**Problem**.
Search the records for the string "frequency" and copy every line in which it appears.

**Records from a dataset**.
*** Begin section ***

Context: an optimization exercise on an open-source flow, tuned for small area. The choices shown serve that exercise and are no tape-out recipe.
Function was checked by simulation only, so behaviour that the tests miss may differ from the original.
No activity file was given, so power comes from the tool's default toggle rates.

## v6
## ascon_ctrl
module ascon_ctrl #(
  parameter int K = ascon_pkg::K_DEF,
  parameter int A_L = ascon_pkg::A_L_DEF,
  parameter int TEXT_L = ascon_pkg::TEXT_L_DEF,
  parameter int MAX = ascon_pkg::max4(K, A_L, TEXT_L, ascon_pkg::TAG_L),
  parameter int START_CYC = 5,
  parameter int GAP_CYC = 2,
  parameter int TIMEOUT = 4095
) (
  input  logic               clk,
  input  logic               rst,
  input  logic               req_valid,
  output logic               req_ready,
  input  logic               req_mode,
  input  logic [K-1:0]       req_key,
  input  logic [ascon_pkg::NONCE_L-1:0] req_nonce,
  input  logic [A_L-1:0]     req_ad,
  input  logic [TEXT_L-1:0]  req_text,
  input  logic [ascon_pkg::TAG_L-1:0]   req_tag,
  output logic               core_key_SI,
  output logic               core_nonce_SI,
  output logic               core_ad_SI,
  output logic               core_text_SI,
  output logic               core_tag_SI,
  output logic               core_enc_start,
  output logic               core_dec_start,
  ...
Size: ~640 flip-flops, ~900 I/O pins, about 23000 sq um of cells after synthesis.
clock: 4.0 ns
lec_check: 0
cap_margin: 20
core_area: 5 5 325 325
die_area: 0 0 330 330
slew_margin: 20
standard.sh (not shown) runs the stock make flow with config.mk's settings and CLKGATE_MAP_FILE= SYNTH_SCRIPT=/design/flow/synth_recipe.tcl, a recipe that flattens the netlist after the stock synthesis.
==> flow/flow/run.sh <==
#!/bin/bash
set -euo pipefail
cd "$(dirname "$0")/.."
bash standard.sh \
  "BUFFER_PORTS_ARGS=-buffer_cell sky130_fd_sc_hd__buf_1" \
  "CTS_ARGS=-sink_clustering_enable -repair_clock_nets -dont_use_dummy_load -buf_list sky130_fd_sc_hd__clkbuf_8" \
  finish > make_finish.log 2>&1
#### Input delta (v7 over v6)
==> flow/run.sh (new file) <==
#!/bin/bash
# synth_recipe.tcl (not shown) runs the flow's synth.tcl, then flattens the netlist and writes it again
# the make line also repeats each setting of config.mk as NAME=value (left out here)
make -C /OpenROAD-flow-scripts/flow DESIGN_CONFIG=/design/flow/config.mk WORK_HOME=/design/flow/orfs CLKGATE_MAP_FILE= SYNTH_SCRIPT=/design/flow/synth_recipe.tcl finish
removed: flow/flow/run.sh
removed: flow/standard.sh
==> notes.md <==
v7 finished all stages; the layout is clean.
Worst reg-to-reg path cell count ended up 1 higher on v7 than on v6.
Looking at most common library cell in the layout ignoring fill and taps, the sky130_fd_sc_hd__clkdlybuf4s50_1 result is from v7; the sky130_fd_sc_hd__buf_1 one comes from v6.
Taking v6 as the reference, in v7 total power consumption of the routed design picked up an extra about 19%, design area picked up an extra 24%, top achievable clock speed lost about 2.4%, part of the total power dissipated in combinational logic picked up an extra 1.7 points.
Reported for v7 and v6, count of non-CTS inverters in the layout turned out identical to the last digit.
Global-route usage ended up 0.81 points higher on v7 than on v6.

---

== red ==
ascon_ctrl, a different RTL version from the one above (not shown whole).
For scale: ~650 flip-flops, ~20000 µm² of cells after synthesis.
export LEC_CHECK = 0
export ABC_AREA = 1
export CAP_MARGIN = 20
export CORE_AREA = 5 5 235 235
export DIE_AREA = 0 0 240 240
export SLEW_MARGIN = 20
create_clock -name core_clock -period 4.0 [get_ports {clk}]
==> flow/flow/run.sh <==
#!/bin/bash
# The standard layout (standard.sh) with three changes to how it is built:
#  - ports are buffered with the smallest buffer, sky130_fd_sc_hd__buf_1;
#  - the clock tree uses clkbuf_8 on clusters of up to 16 sinks, without dummy loads;
#  - synthesis may not pick the larger drive strengths of the lane gates (o22ai, a21oi), on
#    top of the platform's own don't-use list.
# make's full output goes to make_finish.log here; each ORFS step keeps its own log under orfs/logs.
set -euo pipefail
cd "$(dirname "$0")/.."
DONT_USE="sky130_fd_sc_hd__probe_p_8 sky130_fd_sc_hd__probec_p_8 sky130_fd_sc_hd__lpflow_bleeder_1 sky130_fd_sc_hd__lpflow_clkbufkapwr_1 sky130_fd_sc_hd__lpflow_clkbufkapwr_16 sky130_fd_sc_hd__lpflow_clkbufkapwr_2 sky130_fd_sc_hd__lpflow_clkbufkapwr_4 sky130_fd_sc_hd__lpflow_clkbufkapwr_8 sky130_fd_sc_hd__lpflow_clkinvkapwr_1 sky130_fd_sc_hd__lpflow_clkinvkapwr_16 sky130_fd_sc_hd__lpflow_clkinvkapwr_2 sky130_fd_sc_hd__lpflow_clkinvkapwr_4 sky130_fd_sc_hd__lpflow_clkinvkapwr_8 sky130_fd_sc_hd__lpflow_decapkapwr_12 sky130_fd_sc_hd__lpflow_decapkapwr_3 sky130_fd_sc_hd__lpflow_decapkapwr_4 sky130_fd_sc_hd__lpflow_decapkapwr_6 sky130_fd_sc_hd__lpflow_decapkapwr_8 sky130_fd_sc_hd__lpflow_inputiso0n_1 sky130_fd_sc_hd__lpflow_inputiso0p_1 sky130_fd_sc_hd__lpflow_inputiso1n_1 sky130_fd_sc_hd__lpflow_inputiso1p_1 sky130_fd_sc_hd__lpflow_inputisolatch_1 sky130_fd_sc_hd__lpflow_isobufsrc_1 sky130_fd_sc_hd__lpflow_isobufsrc_16 sky130_fd_sc_hd__lpflow_isobufsrc_2 sky130_fd_sc_hd__lpflow_isobufsrc_4 sky130_fd_sc_hd__lpflow_isobufsrc_8 sky130_fd_sc_hd__lpflow_isobufsrckapwr_16 sky130_fd_sc_hd__lpflow_lsbuf_lh_hl_isowell_tap_1 sky130_fd_sc_hd__lpflow_lsbuf_lh_hl_isowell_tap_2 sky130_fd_sc_hd__lpflow_lsbuf_lh_hl_isowell_tap_4 sky130_fd_sc_hd__lpflow_lsbuf_lh_isowell_4 sky130_fd_sc_hd__lpflow_lsbuf_lh_isowell_tap_1 sky130_fd_sc_hd__lpflow_lsbuf_lh_isowell_tap_2 sky130_fd_sc_hd__lpflow_lsbuf_lh_isowell_tap_4 sky130_fd_sc_hd__o22ai_2 sky130_fd_sc_hd__o22ai_4 sky130_fd_sc_hd__a21oi_2 sky130_fd_sc_hd__a21oi_4"
bash standard.sh \
  "DONT_USE_CELLS=$DONT_USE" \
  "BUFFER_PORTS_ARGS=-buffer_cell sky130_fd_sc_hd__buf_1" \
  "CTS_ARGS=-sink_clustering_enable -repair_clock_nets -dont_use_dummy_load -buf_list sky130_fd_sc_hd__clkbuf_8 -sink_clustering_size 16 -sink_clustering_max_diameter 80" \
  finish > make_finish.log 2>&1
red: it failed with a tool error in 3_2_place_iop, so there are no final results.
--- input diff red..blue ---
Settings: CORE_AREA: 5 5 235 235 -> 5 5 255 255; DIE_AREA: 0 0 240 240 -> 0 0 260 260.
diff --git a/flow/flow/run.sh b/flow/flow/run.sh
--- a/flow/flow/run.sh
+++ b/flow/flow/run.sh
@@ -14 +14 @@
-  "CTS_ARGS=-sink_clustering_enable -repair_clock_nets -dont_use_dummy_load -buf_list sky130_fd_sc_hd__clkbuf_8 -sink_clustering_size 16 -sink_clustering_max_diameter 80" \
+  "CTS_ARGS=-sink_clustering_enable -repair_clock_nets -dont_use_dummy_load -buf_list sky130_fd_sc_hd__clkbuf_8 -sink_clustering_size 19 -sink_clustering_max_diameter 50" \
Findings:
Going from red to blue, adder-cell share of the synthesized area now sits at about the same level, synthesized cell count now sits at about the same level.
Delta (blue minus red): number of nets produced by synthesis did not really move; share of async-settable or async-resettable flops after synthesis did not really move.
Register bit total from synthesis of blue is on par with red.
Re unique cell type count in the Yosys netlist: no difference whatsoever between blue and red.
blue completed; timing, DRC and antenna clean
The die span in y reported for blue is greater than that of red by about 8%.
[compare] base=red new=blue: area after synthesis saw little to no change, die outline width up 8.3%, standard-cell row count picked up an extra 7, initial cell density of the core shrank by 5.7 points.
diff inputs: blue => green
Settings: SLEW_MARGIN changed from 20 to 0; CAP_MARGIN changed from 20 to 0.
diff --git a/flow/flow/run.sh b/flow/flow/run.sh
--- a/flow/flow/run.sh
+++ b/flow/flow/run.sh
@@ -14 +14 @@
-  "CTS_ARGS=-sink_clustering_enable -repair_clock_nets -dont_use_dummy_load -buf_list sky130_fd_sc_hd__clkbuf_8 -sink_clustering_size 19 -sink_clustering_max_diameter 50" \
+  "CTS_ARGS=-sink_clustering_enable -repair_clock_nets -dont_use_dummy_load -buf_list sky130_fd_sc_hd__clkbuf_8 -sink_clustering_size 16 -sink_clustering_max_diameter 80" \
[compare] base=blue new=green: maximum frequency saw a decrease; maximum VDD drop down 0.028 mV; wire length barely changed; global-route usage neither gained nor lost much.
Cmp blue and green / non-filler instance count after layout / higher: blue
Relative to blue, worst hold margin has gone up in green.
In the reports for blue and green, the larger wire length on met3 belongs to green.
Setup WNS blue -> green: worse
What orange does differently from green at the input level:
Settings: a change of SLEW_MARGIN from 0 to 20; a change of CAP_MARGIN from 0 to 20.
diff --git a/flow/flow/run.sh b/flow/flow/run.sh
--- a/flow/flow/run.sh
+++ b/flow/flow/run.sh
@@ -14 +14 @@
-  "CTS_ARGS=-sink_clustering_enable -repair_clock_nets -dont_use_dummy_load -buf_list sky130_fd_sc_hd__clkbuf_8 -sink_clustering_size 16 -sink_clustering_max_diameter 80" \
+  "CTS_ARGS=-sink_clustering_enable -repair_clock_nets -dont_use_dummy_load -buf_list sky130_fd_sc_hd__clkbuf_8 -root_buf sky130_fd_sc_hd__clkbuf_8 -sink_clustering_buffer sky130_fd_sc_hd__clkbuf_4 -sink_clustering_size 12 -sink_clustering_max_diameter 35" \
==> comparison <==
Setup slack of the worst register-to-register path, green and orange: smaller value in green. Compared with green, orange shows a higher utilization. Compared with green, number of clock-tree buffers in the layout in orange increased by more than 100%. green -> orange: net switching fraction of the power flat.

---

Starting RTL as in the previous note.
export LEC_CHECK = 0
export ABC_AREA = 1
export CAP_MARGIN = 20
export CORE_AREA = 5 5 325 325
export DIE_AREA = 0 0 330 330
export PLACE_DENSITY = 0.75
export SLEW_MARGIN = 20
create_clock -name core_clock -period 4.0 [get_ports {clk}]
==> flow/flow/run.sh <==
#!/bin/bash
# The standard layout (standard.sh) with three changes to how it is built:
#  - ports are buffered with the smallest buffer, sky130_fd_sc_hd__buf_1;
#  - the clock tree uses clkbuf_8 on clusters of up to 16 sinks, without dummy loads;
#  - synthesis may not pick the larger drive strengths of the lane gates (o22ai, a21oi), on
#    top of the platform's own don't-use list.
# make's full output goes to make_finish.log here; each ORFS step keeps its own log under orfs/logs.
set -euo pipefail
cd "$(dirname "$0")/.."
DONT_USE="sky130_fd_sc_hd__probe_p_8 sky130_fd_sc_hd__probec_p_8 sky130_fd_sc_hd__lpflow_bleeder_1 sky130_fd_sc_hd__lpflow_clkbufkapwr_1 sky130_fd_sc_hd__lpflow_clkbufkapwr_16 sky130_fd_sc_hd__lpflow_clkbufkapwr_2 sky130_fd_sc_hd__lpflow_clkbufkapwr_4 sky130_fd_sc_hd__lpflow_clkbufkapwr_8 sky130_fd_sc_hd__lpflow_clkinvkapwr_1 sky130_fd_sc_hd__lpflow_clkinvkapwr_16 sky130_fd_sc_hd__lpflow_clkinvkapwr_2 sky130_fd_sc_hd__lpflow_clkinvkapwr_4 sky130_fd_sc_hd__lpflow_clkinvkapwr_8 sky130_fd_sc_hd__lpflow_decapkapwr_12 sky130_fd_sc_hd__lpflow_decapkapwr_3 sky130_fd_sc_hd__lpflow_decapkapwr_4 sky130_fd_sc_hd__lpflow_decapkapwr_6 sky130_fd_sc_hd__lpflow_decapkapwr_8 sky130_fd_sc_hd__lpflow_inputiso0n_1 sky130_fd_sc_hd__lpflow_inputiso0p_1 sky130_fd_sc_hd__lpflow_inputiso1n_1 sky130_fd_sc_hd__lpflow_inputiso1p_1 sky130_fd_sc_hd__lpflow_inputisolatch_1 sky130_fd_sc_hd__lpflow_isobufsrc_1 sky130_fd_sc_hd__lpflow_isobufsrc_16 sky130_fd_sc_hd__lpflow_isobufsrc_2 sky130_fd_sc_hd__lpflow_isobufsrc_4 sky130_fd_sc_hd__lpflow_isobufsrc_8 sky130_fd_sc_hd__lpflow_isobufsrckapwr_16 sky130_fd_sc_hd__lpflow_lsbuf_lh_hl_isowell_tap_1 sky130_fd_sc_hd__lpflow_lsbuf_lh_hl_isowell_tap_2 sky130_fd_sc_hd__lpflow_lsbuf_lh_hl_isowell_tap_4 sky130_fd_sc_hd__lpflow_lsbuf_lh_isowell_4 sky130_fd_sc_hd__lpflow_lsbuf_lh_isowell_tap_1 sky130_fd_sc_hd__lpflow_lsbuf_lh_isowell_tap_2 sky130_fd_sc_hd__lpflow_lsbuf_lh_isowell_tap_4 sky130_fd_sc_hd__o22ai_2 sky130_fd_sc_hd__o22ai_4 sky130_fd_sc_hd__a21oi_2 sky130_fd_sc_hd__a21oi_4"
bash standard.sh \
  "DONT_USE_CELLS=$DONT_USE" \
  "BUFFER_PORTS_ARGS=-buffer_cell sky130_fd_sc_hd__buf_1" \
  "CTS_ARGS=-sink_clustering_enable -repair_clock_nets -dont_use_dummy_load -buf_list sky130_fd_sc_hd__clkbuf_8 -sink_clustering_size 16 -sink_clustering_max_diameter 80" \
  finish > make_finish.log 2>&1
The baseline finished clean.
Edit:
CORE_AREA = 5 5 251 251   (was 5 5 325 325)
DIE_AREA = 0 0 256 256   (was 0 0 330 330)
PLACE_DENSITY = default   (was 0.75)
The changed run finished with timing, DRC and antenna clean.
Cell count falls by about 15%.
Worst setup slack gets worse by 0.23 ns.
Combinational power grows by about 4%.
Via count came out higher by about 1.2%.
Power increases by 0.82%.
Edit:
CORE_AREA = 5 5 265 265   (was 5 5 251 251)
DIE_AREA = 0 0 270 270   (was 0 0 256 256)
Register-to-register slack is worse by 0.04 ns.
Worst hold slack degrades by 0.21 ns.
Total power drops by 1.6%.
Die area climbs by 11%.
Area after synthesis stays the same.
Edit:
--- a/flow/flow/run.sh
+++ b/flow/flow/run.sh
@@ -12,4 +12,4 @@
   "DONT_USE_CELLS=$DONT_USE" \
   "BUFFER_PORTS_ARGS=-buffer_cell sky130_fd_sc_hd__buf_1" \
-  "CTS_ARGS=-sink_clustering_enable -repair_clock_nets -dont_use_dummy_load -buf_list sky130_fd_sc_hd__clkbuf_8 -sink_clustering_size 16 -sink_clustering_max_diameter 80" \
+  "CTS_ARGS=-sink_clustering_enable -repair_clock_nets -dont_use_dummy_load -buf_list sky130_fd_sc_hd__clkbuf_8 -root_buf sky130_fd_sc_hd__clkbuf_8 -sink_clustering_buffer sky130_fd_sc_hd__clkbuf_4 -sink_clustering_size 11 -sink_clustering_max_diameter 45" \
   finish > make_finish.log 2>&1
Cell count increases by 0.97%.
Maximum frequency increases by 1.7%.
Sequential cell count stays the same.
Edit:
--- a/flow/flow/run.sh
+++ b/flow/flow/run.sh
@@ -12,4 +12,4 @@
   "DONT_USE_CELLS=$DONT_USE" \
   "BUFFER_PORTS_ARGS=-buffer_cell sky130_fd_sc_hd__buf_1" \
-  "CTS_ARGS=-sink_clustering_enable -repair_clock_nets -dont_use_dummy_load -buf_list sky130_fd_sc_hd__clkbuf_8 -root_buf sky130_fd_sc_hd__clkbuf_8 -sink_clustering_buffer sky130_fd_sc_hd__clkbuf_4 -sink_clustering_size 11 -sink_clustering_max_diameter 45" \
+  "CTS_ARGS=-sink_clustering_enable -repair_clock_nets -dont_use_dummy_load -buf_list sky130_fd_sc_hd__clkbuf_8 -sink_clustering_size 16 -sink_clustering_max_diameter 80" \
   finish > make_finish.log 2>&1
CORE_AREA = 5 5 255 255   (was 5 5 265 265)
DIE_AREA = 0 0 260 260   (was 0 0 270 270)
What happened:
- The changed run passed the timing, DRC and antenna checks
- setup slack got worse by 0.045 ns
- cell area stays flat
- clock power grows by about 2%
- sequential cell count does not change

---

The RTL this note starts from:
==> flow/design.v <==
package ascon_pkg;
  typedef enum logic [2:0] {
    ST_IDLE   = 3'd0,
    ST_LOAD   = 3'd1,
    ST_START  = 3'd2,
    ST_WAIT   = 3'd3,
    ST_GAP    = 3'd6,
    ST_UNLOAD = 3'd7,
    ST_RESP   = 3'd4
  } state_t;
  localparam logic MODE_ENC = 1'b0;
  localparam logic MODE_DEC = 1'b1;
  localparam int K_DEF = 128;
  localparam int A_L_DEF = 112;
  localparam int TEXT_L_DEF = 128;
  localparam int NONCE_L = 128;
  localparam int TAG_L = 128;
  function automatic int max4(input int a, input int b, input int c, input int d);
    int ab;
    int cd;
    ab = a > b ? a : b;
    cd = c > d ? c : d;
    max4 = ab > cd ? ab : cd;
  endfunction
endpackage
module ascon_sr_out #(
  parameter int W = 128
) (
  input  logic         clk,
  input  logic         ld_n,
  input  logic         sh_n,
  input  logic         top,
  input  logic [W-1:0] ld_val,
  output logic         s0
);
  logic [W-1:0] sr_q;
  always_ff @(posedge clk) begin
    for (int j = 0; j < W; j++)
      sr_q[j] <= ~((ld_n | ld_val[W-1-j]) & (sh_n | (j == W-1 ? top : sr_q[(j+1) % W])));
  end
  assign s0 = sr_q[0];
endmodule
module ascon_serdes #(
  parameter int W = 128
) (
  input  logic         clk,
  input  logic         ld,
  input  logic [W-1:0] ld_val,
  input  logic         hold_n,
  input  logic         sh_n,
  input  logic         si,
  output logic         so,
  output logic [W-1:0] q
);
  logic [W-1:0] sr_q, keep;
  always_comb begin
    for (int j = 0; j < W; j++)
      keep[j] = ~((hold_n | sr_q[j]) & (sh_n | (j == W-1 ? si : sr_q[(j+1) % W])));
  end
  always_ff @(posedge clk) begin
    for (int j = 0; j < W; j++)
      sr_q[j] <= ~((ld & ld_val[W-1-j]) | keep[j]);
  end
  assign so = sr_q[0];
  assign q = sr_q;
endmodule
module ascon_ctrl #(
  parameter int K = ascon_pkg::K_DEF,
  parameter int A_L = ascon_pkg::A_L_DEF,
  parameter int TEXT_L = ascon_pkg::TEXT_L_DEF,
  parameter int MAX = ascon_pkg::max4(K, A_L, TEXT_L, ascon_pkg::TAG_L),
  parameter int START_CYC = 5,
  parameter int GAP_CYC = 2,
  parameter int TIMEOUT = 4095
) (
  input  logic               clk,
  input  logic               rst,
  input  logic               req_valid,
  output logic               req_ready,
  input  logic               req_mode,
  input  logic [K-1:0]       req_key,
  input  logic [ascon_pkg::NONCE_L-1:0] req_nonce,
  input  logic [A_L-1:0]     req_ad,
  input  logic [TEXT_L-1:0]  req_text,
  input  logic [ascon_pkg::TAG_L-1:0]   req_tag,
  output logic               core_key_SI,
  output logic               core_nonce_SI,
  output logic               core_ad_SI,
  output logic               core_text_SI,
  output logic               core_tag_SI,
  output logic               core_enc_start,
  output logic               core_dec_start,
  input  logic               core_text_SO,
  input  logic               core_tag_SO,
  input  logic               core_enc_done,
  input  logic               core_dec_done,
  input  logic               core_auth,
  output logic               rsp_valid,
  input  logic               rsp_ready,
  output logic [TEXT_L-1:0]  rsp_text,
  output logic [ascon_pkg::TAG_L-1:0]   rsp_tag,
  output logic               rsp_auth,
  output logic               rsp_err,
  output logic               rsp_mode,
  output logic               busy
);
  localparam int CW = $clog2((MAX > TIMEOUT ? MAX : TIMEOUT) + 1);
  ascon_pkg::state_t state_q, state_d;
  logic [CW-1:0] cnt_q;
  logic mode_q, seen_q, auth_q, err_q, shift_q, busy_q;
  logic idle, load, start, waiting, gap, unload, resp, done_m, go_gap, timeout, clear;
  logic key_s0, nonce_s0, ad_s0, text_s0, tag_s0;
  assign idle = state_q == ascon_pkg::ST_IDLE;
  assign load = state_q == ascon_pkg::ST_LOAD;
  assign start = state_q == ascon_pkg::ST_START;
  assign waiting = state_q == ascon_pkg::ST_WAIT;
  assign gap = state_q == ascon_pkg::ST_GAP;
  assign unload = state_q == ascon_pkg::ST_UNLOAD;
  assign resp = state_q == ascon_pkg::ST_RESP;
  assign done_m = mode_q == ascon_pkg::MODE_DEC ? core_dec_done : core_enc_done;
  assign go_gap = seen_q || done_m;
  assign timeout = &cnt_q[CW-1:1];
  assign clear = idle || (start && cnt_q[2]) || (waiting && go_gap);
  always_comb begin
    state_d = state_q;
    case (state_q)
      ascon_pkg::ST_IDLE: if (req_valid) state_d = ascon_pkg::ST_LOAD;
      ascon_pkg::ST_LOAD: if (&cnt_q[6:0]) state_d = ascon_pkg::ST_START;
      ascon_pkg::ST_START: if (cnt_q[2]) state_d = ascon_pkg::ST_WAIT;
      ascon_pkg::ST_WAIT: if (go_gap) state_d = ascon_pkg::ST_GAP;
        else if (timeout) state_d = ascon_pkg::ST_RESP;
      ascon_pkg::ST_GAP: if (cnt_q[0]) state_d = ascon_pkg::ST_UNLOAD;
      ascon_pkg::ST_UNLOAD: if (cnt_q[7] && cnt_q[0]) state_d = ascon_pkg::ST_RESP;
      ascon_pkg::ST_RESP: if (rsp_ready) state_d = ascon_pkg::ST_IDLE;
      default: state_d = ascon_pkg::ST_IDLE;
    endcase
  end
  always_ff @(posedge clk or posedge rst) begin
    if (rst) begin
      state_q <= ascon_pkg::ST_IDLE;
      shift_q <= 1'b0;
      busy_q <= 1'b0;
    end else begin
      state_q <= state_d;
      shift_q <= state_d != ascon_pkg::ST_IDLE && state_d != ascon_pkg::ST_RESP;
      busy_q <= state_d != ascon_pkg::ST_IDLE;
    end
  end
  always_ff @(posedge clk) begin
    cnt_q <= clear ? '0 : cnt_q + 1'b1;
    if (idle) mode_q <= req_mode;
    seen_q <= !idle && (seen_q || (start && done_m));
    if (idle) auth_q <= 1'b0;
    else if ((start || waiting) && done_m) auth_q <= mode_q == ascon_pkg::MODE_DEC && core_auth;
    err_q <= !idle && (err_q || (waiting && !go_gap && timeout));
  end
  ascon_sr_out #(.W(K)) u_key (.clk(clk), .ld_n(busy_q), .sh_n(idle), .top(1'b1), .ld_val(req_key), .s0(key_s0));
  ascon_sr_out #(.W(ascon_pkg::NONCE_L)) u_nonce (.clk(clk), .ld_n(busy_q), .sh_n(idle), .top(1'b1), .ld_val(req_nonce), .s0(nonce_s0));
  ascon_sr_out #(.W(A_L)) u_ad (.clk(clk), .ld_n(busy_q), .sh_n(idle), .top(~cnt_q[0]), .ld_val(req_ad), .s0(ad_s0));
  ascon_serdes #(.W(TEXT_L)) u_text (
    .clk(clk), .ld(idle), .ld_val(req_text), .hold_n(!resp), .sh_n(!shift_q), .si(unload & core_text_SO),
    .so(text_s0), .q(rsp_text)
  );
  ascon_serdes #(.W(ascon_pkg::TAG_L)) u_tag (
    .clk(clk), .ld(idle), .ld_val(req_tag), .hold_n(!resp), .sh_n(!shift_q), .si(unload & core_tag_SO),
    .so(tag_s0), .q(rsp_tag)
  );
  assign core_key_SI = load & (key_s0 ^ ~cnt_q[0]);
  assign core_nonce_SI = load & (nonce_s0 ^ ~cnt_q[0]);
  assign core_ad_SI = load & (ad_s0 ^ ~cnt_q[0]);
  assign core_text_SI = load & ~text_s0;
  assign core_tag_SI = load & ~tag_s0;
  assign core_enc_start = start && mode_q == ascon_pkg::MODE_ENC;
  assign core_dec_start = start && mode_q == ascon_pkg::MODE_DEC;
  assign req_ready = !busy_q;
  assign busy = busy_q;
  assign rsp_valid = resp;
  assign rsp_auth = auth_q;
  assign rsp_err = err_q;
  assign rsp_mode = mode_q;
endmodule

*** End section ***

**Result**.
[compare] base=blue new=green: maximum frequency saw a decrease; maximum VDD drop down 0.028 mV; wire length barely changed; global-route usage neither gained nor lost much.
Maximum frequency increases by 1.7%.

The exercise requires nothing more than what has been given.